Exercise directions: First find the line with "103 | 5.63 |" in the entries below, then set down exactly every line through the line with "3_5_place_dp: 13900 /", that line included.

___ Extracted information ___

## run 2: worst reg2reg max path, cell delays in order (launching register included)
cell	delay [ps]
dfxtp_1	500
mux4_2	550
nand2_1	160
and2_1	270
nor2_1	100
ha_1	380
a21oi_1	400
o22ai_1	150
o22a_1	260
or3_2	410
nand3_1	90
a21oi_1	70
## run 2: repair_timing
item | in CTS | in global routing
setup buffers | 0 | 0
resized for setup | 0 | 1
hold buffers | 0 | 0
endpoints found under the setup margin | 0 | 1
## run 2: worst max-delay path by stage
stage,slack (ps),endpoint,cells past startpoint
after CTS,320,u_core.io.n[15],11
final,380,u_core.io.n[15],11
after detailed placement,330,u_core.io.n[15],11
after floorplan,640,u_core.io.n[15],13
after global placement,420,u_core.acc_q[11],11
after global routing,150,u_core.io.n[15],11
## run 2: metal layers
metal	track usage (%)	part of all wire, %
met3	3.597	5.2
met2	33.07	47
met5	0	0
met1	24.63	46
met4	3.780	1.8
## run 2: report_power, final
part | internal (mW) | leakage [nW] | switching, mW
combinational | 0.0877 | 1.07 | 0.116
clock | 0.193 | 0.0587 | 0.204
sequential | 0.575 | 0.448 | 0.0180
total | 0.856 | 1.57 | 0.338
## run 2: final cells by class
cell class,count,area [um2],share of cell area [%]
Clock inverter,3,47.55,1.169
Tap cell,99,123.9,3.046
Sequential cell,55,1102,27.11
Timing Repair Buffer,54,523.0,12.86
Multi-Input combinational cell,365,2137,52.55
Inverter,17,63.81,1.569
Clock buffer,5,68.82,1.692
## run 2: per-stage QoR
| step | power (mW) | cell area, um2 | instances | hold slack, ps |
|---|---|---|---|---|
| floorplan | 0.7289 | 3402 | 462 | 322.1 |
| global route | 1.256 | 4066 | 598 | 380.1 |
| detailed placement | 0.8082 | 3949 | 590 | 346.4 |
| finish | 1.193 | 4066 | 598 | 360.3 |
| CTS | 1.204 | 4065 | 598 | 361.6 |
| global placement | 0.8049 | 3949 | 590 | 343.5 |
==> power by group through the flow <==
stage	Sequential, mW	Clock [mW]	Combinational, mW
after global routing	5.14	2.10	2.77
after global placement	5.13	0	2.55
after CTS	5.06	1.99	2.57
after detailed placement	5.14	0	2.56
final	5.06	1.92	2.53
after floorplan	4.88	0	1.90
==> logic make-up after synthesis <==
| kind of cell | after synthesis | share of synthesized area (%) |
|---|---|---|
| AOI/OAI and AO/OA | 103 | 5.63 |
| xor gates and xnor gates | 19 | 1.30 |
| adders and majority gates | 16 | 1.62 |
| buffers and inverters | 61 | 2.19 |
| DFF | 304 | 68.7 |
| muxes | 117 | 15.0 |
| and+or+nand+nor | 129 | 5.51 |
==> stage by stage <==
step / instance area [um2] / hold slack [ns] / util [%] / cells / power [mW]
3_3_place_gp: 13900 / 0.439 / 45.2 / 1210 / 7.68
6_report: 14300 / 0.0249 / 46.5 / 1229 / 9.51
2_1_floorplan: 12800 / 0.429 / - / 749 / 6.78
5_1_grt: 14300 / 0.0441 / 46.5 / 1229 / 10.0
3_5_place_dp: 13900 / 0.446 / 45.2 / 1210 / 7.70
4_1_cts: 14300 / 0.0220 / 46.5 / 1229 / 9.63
`config.mk`:
```
export PLATFORM = sky130hd
export DESIGN_NAME = instr_queue
export DESIGN_NICKNAME = d
export VERILOG_FILES = /design/src/rtl/fetch_pkg.sv /design/src/rtl/instr_queue.sv
export SDC_FILE = /design/constraint.sdc
export NUM_CORES = 1
export LEC_CHECK = 0
export BUFFER_PORTS_ARGS = -buffer_cell sky130_fd_sc_hd__buf_2
export CAP_MARGIN = 20
export CORE_MARGIN = 8
export CORE_UTILIZATION = 37
export DETAILED_ROUTE_END_ITERATION = 10
export GPL_ROUTABILITY_DRIVEN = 0
export PLACE_DENSITY = 0.6
export SLEW_MARGIN = 20
export SYNTH_ARGS = -nofsm -noshare
export SYNTH_HDL_FRONTEND = slang
export SYNTH_SLANG_ARGS = --single-unit
```
`constraint.sdc`:
```
create_clock -name clk -period 2.3 [get_ports clk]
set_input_delay 0.115 -clock clk [delete_from_list [all_inputs] [get_ports clk]]
set_output_delay 0.115 -clock clk [all_outputs]
set_load 0.01 [all_outputs]
```
`src/rtl/alu_share_ctrl.sv`:
```
// Round-robin sequencer sharing one combinational RV32I ALU between two request ports; legal op: accept->EXEC->RESP (rsp 2 cycles after accept), illegal: rsp 1 cycle after accept.
// Backpressure: RESP holds until rsp_ready and blocks all accepts; a new request may be accepted in the same cycle the response handshakes.
module alu_share_ctrl #(
    parameter int XLEN = 32
) (
    input  logic            clk,
    input  logic            rst_n,
    input  logic            req0_valid,
    output logic            req0_ready,
    input  logic [6:0]      req0_opcode,
    input  logic [2:0]      req0_funct3,
    input  logic [6:0]      req0_funct7,
    input  logic [XLEN-1:0] req0_rs1,
    input  logic [XLEN-1:0] req0_rs2,
    input  logic [XLEN-1:0] req0_imm,
    input  logic [4:0]      req0_rd,
    input  logic            req1_valid,
    output logic            req1_ready,
    input  logic [6:0]      req1_opcode,
    input  logic [2:0]      req1_funct3,
    input  logic [6:0]      req1_funct7,
    input  logic [XLEN-1:0] req1_rs1,
    input  logic [XLEN-1:0] req1_rs2,
    input  logic [XLEN-1:0] req1_imm,
    input  logic [4:0]      req1_rd,
    output logic            alu_en,
    output logic [3:0]      alu_op,
    output logic [XLEN-1:0] alu_a,
    output logic [XLEN-1:0] alu_b,
    input  logic [XLEN-1:0] alu_result,
    output logic            rsp_valid,
    input  logic            rsp_ready,
    output logic            rsp_id,
    output logic [4:0]      rsp_rd,
    output logic [XLEN-1:0] rsp_data,
    output logic            rsp_illegal
);

    typedef enum logic [1:0] {IDLE, EXEC, RESP} state_t;

    typedef struct packed {
        logic       illegal;
        logic       use_imm;
        logic [3:0] op;
    } dec_t;

    typedef struct packed {
        logic [3:0]      op;
        logic [XLEN-1:0] a;
        logic [XLEN-1:0] b;
    } alu_cmd_t;

    function automatic dec_t decode(input logic [6:0] opc, input logic [2:0] f3, input logic [6:0] f7);
        dec_t       d;
        logic [3:0] base;
        d.illegal = 1'b1;
        d.use_imm = 1'b0;
        d.op      = 4'd0;
        case (f3)
            3'd0:    base = 4'd0;
            3'd1:    base = 4'd2;
            3'd2:    base = 4'd3;
            3'd3:    base = 4'd4;
            3'd4:    base = 4'd5;
            3'd5:    base = 4'd6;
            3'd6:    base = 4'd8;
            default: base = 4'd9;
        endcase
        if (opc == 7'b0110011) begin
            if (f7 == 7'b0000000) begin
                d.illegal = 1'b0;
                d.op      = base;
            end else if (f7 == 7'b0100000 && f3 == 3'b000) begin
                d.illegal = 1'b0;
                d.op      = 4'd1;
            end else if (f7 == 7'b0100000 && f3 == 3'b101) begin
                d.illegal = 1'b0;
                d.op      = 4'd7;
            end
        end else if (opc == 7'b0010011) begin
            d.use_imm = 1'b1;
            if (f3 == 3'b001 || f3 == 3'b101) begin
                // Shift-immediates reuse funct7 as the arithmetic/logical selector.
                if (f7 == 7'b0000000) begin
                    d.illegal = 1'b0;
                    d.op      = base;
                end else if (f7 == 7'b0100000 && f3 == 3'b101) begin
                    d.illegal = 1'b0;
                    d.op      = 4'd7;
                end
            end else begin
                d.illegal = 1'b0;
                d.op      = base;
            end
        end
        return d;
    endfunction

    state_t          state_q, state_d;
    logic            ptr_q, ptr_d;
    alu_cmd_t        cmd_q, cmd_d;
    logic            rsp_id_q, rsp_id_d;
    logic [4:0]      rsp_rd_q, rsp_rd_d;
    logic [XLEN-1:0] rsp_data_q, rsp_data_d;
    logic            rsp_ill_q, rsp_ill_d;

    logic            accept, take, grant1;
    dec_t            dec0, dec1, sel_dec;
    logic [XLEN-1:0] sel_rs1, sel_opnd;
    logic [4:0]      sel_rd;

    always_comb begin
        accept = (state_q == IDLE) || (state_q == RESP && rsp_ready);
        grant1 = (req0_valid && req1_valid) ? ~ptr_q : req1_valid;
        take   = accept && (req0_valid || req1_valid);
        req0_ready = take && !grant1;
        req1_ready = take && grant1;
        dec0    = decode(req0_opcode, req0_funct3, req0_funct7);
        dec1    = decode(req1_opcode, req1_funct3, req1_funct7);
        sel_dec = grant1 ? dec1 : dec0;
        sel_rs1 = grant1 ? req1_rs1 : req0_rs1;
        sel_rd  = grant1 ? req1_rd : req0_rd;
        if (grant1) sel_opnd = dec1.use_imm ? req1_imm : req1_rs2;
        else        sel_opnd = dec0.use_imm ? req0_imm : req0_rs2;
    end

    always_comb begin
        state_d    = state_q;
        ptr_d      = ptr_q;
        cmd_d      = cmd_q;
        rsp_id_d   = rsp_id_q;
        rsp_rd_d   = rsp_rd_q;
        rsp_data_d = rsp_data_q;
        rsp_ill_d  = rsp_ill_q;
        case (state_q)
            EXEC: begin
                rsp_data_d = (rsp_rd_q == 5'd0) ? '0 : alu_result;
                rsp_ill_d  = 1'b0;
                state_d    = RESP;
            end
            RESP: begin
                if (rsp_ready) state_d = IDLE;
            end
            default: ;
        endcase
        // A new accept overrides the IDLE return of a completed handshake.
        if (take) begin
            ptr_d    = grant1;
            rsp_id_d = grant1;
            rsp_rd_d = sel_rd;
            cmd_d.op = sel_dec.op;
            cmd_d.a  = sel_rs1;
            cmd_d.b  = sel_opnd;
            if (sel_dec.illegal) begin
                rsp_ill_d  = 1'b1;
                rsp_data_d = '0;
                state_d    = RESP;
            end else begin
                state_d = EXEC;
            end
        end
    end

    always_ff @(posedge clk or negedge rst_n) begin
        if (!rst_n) begin
            state_q    <= IDLE;
            ptr_q      <= 1'b1;
            cmd_q      <= '0;
            rsp_id_q   <= 1'b0;
            rsp_rd_q   <= '0;
            rsp_data_q <= '0;
            rsp_ill_q  <= 1'b0;
        end else begin
            state_q    <= state_d;
            ptr_q      <= ptr_d;
            cmd_q      <= cmd_d;
            rsp_id_q   <= rsp_id_d;
            rsp_rd_q   <= rsp_rd_d;
            rsp_data_q <= rsp_data_d;
            rsp_ill_q  <= rsp_ill_d;
        end
    end

    assign alu_en      = (state_q == EXEC);
    assign alu_op      = alu_en ? cmd_q.op : '0;
    assign alu_a       = alu_en ? cmd_q.a : '0;
    assign alu_b       = alu_en ? cmd_q.b : '0;
    assign rsp_valid   = (state_q == RESP);
    assign rsp_id      = rsp_id_q;
    assign rsp_rd      = rsp_rd_q;
    assign rsp_data    = rsp_data_q;
    assign rsp_illegal = rsp_ill_q;

endmodule

```
`config.mk`:
```
export PLATFORM = sky130hd
export DESIGN_NAME = alu_share_ctrl
export DESIGN_NICKNAME = d
export VERILOG_FILES = /design/src/rtl/alu_share_ctrl.sv
export SDC_FILE = /design/constraint.sdc
export NUM_CORES = 1
export LEC_CHECK = 0
export CAP_MARGIN = 20
export CORE_AREA = 2 2 151 153
export CTS_BUF_LIST = sky130_fd_sc_hd__clkbuf_4
export CTS_CLUSTER_SIZE = 16
export DETAILED_ROUTE_END_ITERATION = 16
export DIE_AREA = 0 0 153 155
export SLEW_MARGIN = 10
export SYNTH_ARGS = -nofsm -noshare
export SYNTH_HDL_FRONTEND = slang
export SYNTH_SLANG_ARGS = --single-unit
```
`constraint.sdc`:
```
create_clock -name clk -period 2.85 [get_ports clk]
set_input_delay 0.57 -clock clk [delete_from_list [all_inputs] [get_ports clk]]
set_output_delay 0.57 -clock clk [all_outputs]
set_load 0.05 [all_outputs]
```
# Word-level counts from Yosys, hierarchy flattened

Cells that the tools add are included.

Flip-flop bits (word level): 110
Input port bits: 273
Output and inout port bits: 111
Word-level logic and storage cells: 104

Equal/unequal tests: 21
Muxes and demuxes: 51
Bitwise logic cells: 1
Reduce and logical (&&, ||, !) cells: 22

Operators by type and width:

| operator           | count |
|---|---|
| $mux 32            | 10 |
| $pmux 4 s7         | 2 |
| $mux 4             | 9 |
| $eq 7x6->1 const B | 4 |
| $eq 3x3->1 const B | 6 |
| $mux 1             | 18 |
| $mux 6             | 3 |
| $eq 7x5->1 const B | 2 |
| $logic_not 7->1    | 2 |
| $eq 3x2->1 const B | 4 |
| $mux 3             | 4 |
| $logic_and 1x1->1  | 9 |
| $eq 3x1->1 const B | 2 |
| $logic_not 3->1    | 2 |
| $mux 2             | 3 |
| $logic_not 5->1    | 1 |
| $mux 5             | 1 |
| $logic_or 1x1->1   | 4 |
| $pmux 2 s2         | 1 |
| $ne 3x1->1 const B | 1 |
| $reduce_bool 3->1  | 1 |
| $eq 2x1->1 const B | 1 |
| $eq 2x2->1 const B | 1 |
| $logic_not 2->1    | 1 |
| other kinds (3)    | 3 |

# Longest topological paths before layout

Gate-level depths: netlist (run 1).

Depth after elaboration: 10
Depth in mapped cells: 9
Gate-level depth less buffers: 8

# Worst setup path after synthesis (run 1)

Ideal clock, no wire load.

Path kind: register -> output
From: register state_q[1]
To: output alu_b[21]
Arrival: 2.147 ns
Required time: 2.280 ns
Path slack: 0.133 ns
Stages on the path, launching flop included: 7
Path buffers: 3
Path through: dfrtp_1 inv_1 ha_1 clkbuf_1 clkbuf_1 clkbuf_1 and2_1

Longest elaborated chain between the ends: 2

Ends and longest elaborated chain:

| item                     | RTL line | source |
|---|---|---|
| start: declaration       | 99       | `state_t state_q, state_d;` |
| start signal: assignment | 174      | `state_q <= state_d;` |
| $eq 2x1->1               | 184      | `assign alu_en = (state_q == EXEC);` |
| named net alu_en         | 26       | `output logic alu_en,` |
| $mux 32                  | 187      | `assign alu_b = alu_en ? cmd_q.b : '0;` |
| end: declaration         | 29       | `output logic [XLEN-1:0] alu_b,` |

The timed path passes the listed nets, and every way through them passes these cells.

# Final worst setup path (run 1)

From: register state_q[0]
To: output req1_ready

Longest elaborated chain between the ends: 5

Ends and longest elaborated chain:

| item                  | RTL line | source |
|---|---|---|
| $eq 2x2->1            | 113      | `accept = (state_q == IDLE) \|\| (state_q == RESP && rsp_ready);` |
| $logic_and 1x1->1     | 113      |  |
| $logic_or 1x1->1 (*)  | 113      |  |
| $logic_and 1x1->1 (*) | 115      | `take = accept && (req0_valid \|\| req1_valid);` |
| $logic_and 1x1->1 (*) | 117      | `req1_ready = take && grant1;` |
| end: declaration      | 18       | `output logic req1_ready,` |

Every way passes the cells marked *; elsewhere a longest branch is shown, timed or not.

==> results of run 1 <==
[area by class of cell]
cell class / instances / share of cell area
timing repair buffer: 411 / 0.393
multi-input combinational: 439 / 0.297
sequential: 110 / 0.249
tap: 285 / 0.0323
inverter: 45 / 0.0156
clock buffer: 10 / 0.00680
clock inverter: 6 / 0.00499
antenna: 2 / 0.000453
[state kept, by name, summed over array words and instances (netlist names)]
signal / count
cmd_q: 68
rsp_data: 32
state_q: 2
rsp_rd: 5
ptr_q: 1
rsp_id: 1
rsp_illegal: 1
[power groups by stage]
stage	registers [mW]	clock network [mW]	logic, mW
2_1_floorplan	3.54	0	2.66
3_3_place_gp	2.66	0	5.82
3_5_place_dp	2.67	0	5.88
4_1_cts	2.64	0.842	5.88
5_1_grt	2.74	0.904	6.24
6_report	2.64	0.803	5.82
[synth_stat cells, drive strengths merged, types with 10 or more instances]
master / number / area, um^2
nor3: 36 / 335
and2: 70 / 438
o221ai: 32 / 280
buf: 11 / 80.1
mux2i: 65 / 651
a21oi: 42 / 225
o21ai: 10 / 50.0
nor2b: 36 / 225
a222oi: 37 / 370
clkbuf: 42 / 158
dfrtp: 109 / 2730
nand2: 46 / 173
inv: 45 / 169
[through the flow]
step	setup slack (ns)	utilization
3_5_place_dp	0.0387	0.490
5_1_grt	0.00266	0.497
2_1_floorplan	0.133	-
3_3_place_gp	0.0895	0.490
4_1_cts	0.0566	0.496
6_report	0.180	0.497
[metal layers]
metal | vias up | wire length [um] | global-route usage
met2 | 279 | 12600 | 0.365
li1 | 3081 | - | -
met1 | 3063 | 9760 | 0.234
met3 | 22 | 1990 | 0.0610
met5 | - | 0 | 0
met4 | 0 | 464 | 0.0564
[worst max-delay path: cells and delay by family, from the launching register on]
| kind | cells | cell delay (ns) |
|---|---|---|
| fa+ha+maj | 1 | 0.25 |
| buf+inv | 3 | 0.55 |
| compound gates | 1 | 0.24 |
| flops | 1 | 0.46 |
| simple gates | 1 | 0.13 |
[logic make-up after synthesis]
kind of cell    Yosys count  synth area share
simple gates            229             0.226
fa+ha+maj                 3           0.00588
buf+inv                  98            0.0637
compound gates          140             0.169
flops                   110             0.431
xor+xnor                  2           0.00274
mux                      65             0.102
[placed cells by master (no fill, tap or decap), drive strengths merged, types with 6 or more instances in the layout]
cell type      netlist  routed
a21oi               42      42
a222oi              37      37
and2                70      70
buf                 11      99
clkbuf              42      10
clkdlybuf4s50        0     310
dfrtp              109     109
inv                 45      47
mux2i               65      65
nand2               46      46
nand2b               9       9
nand3                9       9
nor2                 6       6
nor2b               36      36
nor3                36      36
o21ai               10      10
o221ai              32      32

___

The answer:
| AOI/OAI and AO/OA | 103 | 5.63 |
| xor gates and xnor gates | 19 | 1.30 |
| adders and majority gates | 16 | 1.62 |
| buffers and inverters | 61 | 2.19 |
| DFF | 304 | 68.7 |
| muxes | 117 | 15.0 |
| and+or+nand+nor | 129 | 5.51 |
==> stage by stage <==
step / instance area [um2] / hold slack [ns] / util [%] / cells / power [mW]
3_3_place_gp: 13900 / 0.439 / 45.2 / 1210 / 7.68
6_report: 14300 / 0.0249 / 46.5 / 1229 / 9.51
2_1_floorplan: 12800 / 0.429 / - / 749 / 6.78
5_1_grt: 14300 / 0.0441 / 46.5 / 1229 / 10.0
3_5_place_dp: 13900 / 0.446 / 45.2 / 1210 / 7.70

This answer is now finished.